Design AI model routing infrastructure.
### Signal to interviewer
I can design routing infrastructure that balances cost, quality, and safety through explicit policy governance.
### Clarify
I would clarify workload taxonomy, model inventory, compliance constraints, and SLO priorities across products.
### Approach
Use a policy-driven router with three planes: request classification, route selection, and post-route evaluation feedback. Support fallback and override paths.
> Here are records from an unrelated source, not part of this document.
==> inputs of job 4100 <==
==> flow/design.v <==
module aoc_solver_top #(
    parameter WIDTH    = 32,
    parameter HEIGHT   = 32,
    parameter LOG_SIZE = 10
) (
    input         clear,
    input         clock,
    input  [31:0] reg_wdata,
    input         reg_write_strobe,
    input  [3:0]  reg_addr,
    output [31:0] reg_rdata
);
    localparam LATENCY = WIDTH + 5;
    localparam CELLS   = WIDTH * HEIGHT;
    localparam [2:0] S_START    = 3'd0;
    localparam [2:0] S_LOAD     = 3'd1;
    localparam [2:0] S_PROCESS  = 3'd2;
    localparam [2:0] S_CHECK    = 3'd3;
    localparam [2:0] S_FINISHED = 3'd4;
    reg  [LOG_SIZE-1:0] ram_write_addr;
    wire ram_write_en = reg_write_strobe & (reg_addr == 4'd3);
    wire start        = reg_write_strobe & (reg_addr == 4'd0) & reg_wdata[0];
    always @(posedge clock)
        if (clear)
            ram_write_addr <= {LOG_SIZE{1'b0}};
        else if (reg_write_strobe & (reg_addr == 4'd2))
            ram_write_addr <= reg_wdata[LOG_SIZE-1:0];
    reg [2:0]          state;
    reg [LOG_SIZE-1:0] x_count, y_count, read_addr;
    reg [15:0]         total_removed;
    reg                has_changed;
    wire in_load      = (state == S_LOAD);
    wire in_process   = (state == S_PROCESS);
    wire enable_shift = in_load | in_process;
    reg mem [0:(1<<LOG_SIZE)-1];
    reg rd_q0, rd_q1, rd_q2;
    always @(posedge clock)
        if (clear) begin
            rd_q0 <= 1'b0;
            rd_q1 <= 1'b0;
            rd_q2 <= 1'b0;
        end else begin
            rd_q0 <= mem[read_addr];
            rd_q1 <= rd_q0;
            rd_q2 <= rd_q1;
        end
    wire row0 = rd_q2;
    reg [WIDTH-1:0] line1, line2;
    wire row1 = line1[WIDTH-1];
    wire row2 = line2[WIDTH-1];
    reg r0c1, r0c2, r1c1, r1c2, r2c1, r2c2;
    always @(posedge clock)
        if (clear) begin
            line1 <= {WIDTH{1'b0}};
            line2 <= {WIDTH{1'b0}};
            {r0c1, r0c2, r1c1, r1c2, r2c1, r2c2} <= 6'd0;
        end else if (enable_shift) begin
            line1 <= {line1[WIDTH-2:0], row0};
            line2 <= {line2[WIDTH-2:0], row1};
            r0c1 <= row0; r0c2 <= r0c1;
            r1c1 <= row1; r1c2 <= r1c1;
            r2c1 <= row2; r2c2 <= r2c1;
        end
    reg [LOG_SIZE-1:0] cur_x_pipe [0:LATENCY-2];
    reg [LOG_SIZE-1:0] cur_y_pipe [0:LATENCY-2];
    reg [LOG_SIZE-1:0] waddr_pipe [0:LATENCY-1];
    integer i;
    always @(posedge clock)
        if (clear) begin
            for (i = 0; i < LATENCY - 1; i = i + 1) begin
                cur_x_pipe[i] <= {LOG_SIZE{1'b0}};
                cur_y_pipe[i] <= {LOG_SIZE{1'b0}};
            end
            for (i = 0; i < LATENCY; i = i + 1)
                waddr_pipe[i] <= {LOG_SIZE{1'b0}};
        end else begin
            cur_x_pipe[0] <= x_count;
            cur_y_pipe[0] <= y_count;
            for (i = 1; i < LATENCY - 1; i = i + 1) begin
                cur_x_pipe[i] <= cur_x_pipe[i-1];
                cur_y_pipe[i] <= cur_y_pipe[i-1];
            end
            waddr_pipe[0] <= read_addr;
            for (i = 1; i < LATENCY; i = i + 1)
                waddr_pipe[i] <= waddr_pipe[i-1];
        end
    wire [LOG_SIZE-1:0] cur_x      = cur_x_pipe[LATENCY-2];
    wire [LOG_SIZE-1:0] cur_y      = cur_y_pipe[LATENCY-2];
    wire [LOG_SIZE-1:0] write_addr = waddr_pipe[LATENCY-1];
    wire is_left   = (cur_x == 0);
    wire is_right  = (cur_x == WIDTH - 1);
    wire is_top    = (cur_y == 0);
    wire is_bottom = (cur_y == HEIGHT - 1);
    wire n_ul = r2c2 & ~(is_top | is_left);
    wire n_u  = r2c1 & ~is_top;
    wire n_ur = row2 & ~(is_top | is_right);
    wire n_l  = r1c2 & ~is_left;
    wire n_r  = row1 & ~is_right;
    wire n_dl = r0c2 & ~(is_bottom | is_left);
    wire n_d  = r0c1 & ~is_bottom;
    wire n_dr = row0 & ~(is_bottom | is_right);
    wire [3:0] count_now = n_ul + n_u + n_ur + n_l + n_r + n_dl + n_d + n_dr;
    reg [3:0] neighbours_count;
    reg       center_delayed;
    always @(posedge clock)
        if (clear) begin
            neighbours_count <= 4'd0;
            center_delayed   <= 1'b0;
        end else if (enable_shift) begin
            neighbours_count <= count_now;
            center_delayed   <= r1c1;
        end
    wire remove    = in_process & center_delayed & (neighbours_count < 4'd4);
    wire advancing = in_load | (in_process & (read_addr < CELLS));
    wire                mem_we    = ram_write_en | remove;
    wire [LOG_SIZE-1:0] mem_waddr = remove ? write_addr : ram_write_addr;
    wire                mem_wdata = remove ? 1'b0 : reg_wdata[0];
    always @(posedge clock)
        if (mem_we)
            mem[mem_waddr] <= mem_wdata;
    always @(posedge clock)
        if (clear) begin
            state         <= S_START;
            x_count       <= {LOG_SIZE{1'b0}};
            y_count       <= {LOG_SIZE{1'b0}};
            read_addr     <= {LOG_SIZE{1'b0}};
            total_removed <= 16'd0;
            has_changed   <= 1'b0;
        end else begin
            if (advancing) begin
                read_addr <= read_addr + 1'b1;
                if (x_count == WIDTH - 1) begin
                    x_count <= {LOG_SIZE{1'b0}};
                    y_count <= y_count + 1'b1;
                end else
                    x_count <= x_count + 1'b1;
            end
            case (state)
                S_START:
                    if (start) begin
                        total_removed <= 16'd0;
                        read_addr     <= {LOG_SIZE{1'b0}};
                        x_count       <= {LOG_SIZE{1'b0}};
                        y_count       <= {LOG_SIZE{1'b0}};
                        has_changed   <= 1'b0;
                        state         <= S_LOAD;
                    end
                S_LOAD:
                    if (read_addr == LATENCY - 1)
                        state <= S_PROCESS;
                S_PROCESS: begin
                    if (remove) begin
                        has_changed   <= 1'b1;
                        total_removed <= total_removed + 16'd1;
                    end
                    if (write_addr == CELLS - 1)
                        state <= S_CHECK;
                end
                S_CHECK:
                    if (has_changed) begin
                        has_changed <= 1'b0;
                        read_addr   <= {LOG_SIZE{1'b0}};
                        x_count     <= {LOG_SIZE{1'b0}};
                        y_count     <= {LOG_SIZE{1'b0}};
                        state       <= S_LOAD;
                    end else
                        state <= S_FINISHED;
                default: ;
            endcase
        end
    wire done = (state == S_FINISHED);
    assign reg_rdata = (reg_addr == 4'd1) ? {total_removed, 15'd0, done} : 32'd0;
endmodule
### Metrics & instrumentation
Primary metric: quality-adjusted cost per successful request. Secondary metrics: route accuracy, fallback frequency, and model utilization efficiency. Guardrails: latency breaches, policy violations, and degraded-user-impact rate.
### Tradeoffs
Fine-grained routing improves optimization but increases debugging burden. Conservative routing simplifies reliability but may waste compute on easy tasks.
### Risks & mitigations
Risk: policy drift causing silent quality drops; mitigate with route-level canaries. Risk: black-box decisions reduce trust internally; mitigate with route explanations. Risk: rollback delays during incidents; mitigate with one-click policy rollback.
### Example
In a multilingual assistant, low-risk translation routes to efficient models, while regulated finance prompts route to higher-governance models with stricter checks.
### 90-second version
Design routing as a policy system, not hardcoded if-else logic. Optimize quality-adjusted cost, keep route decisions observable, and make fallback/rollback safe and fast.
- Which request attributes are mandatory for route selection at launch?
- How do you define quality-adjusted success for routing decisions?
- How would you implement route explainability for debugging and audits?
- What policy rollback mechanism would you use during active incidents?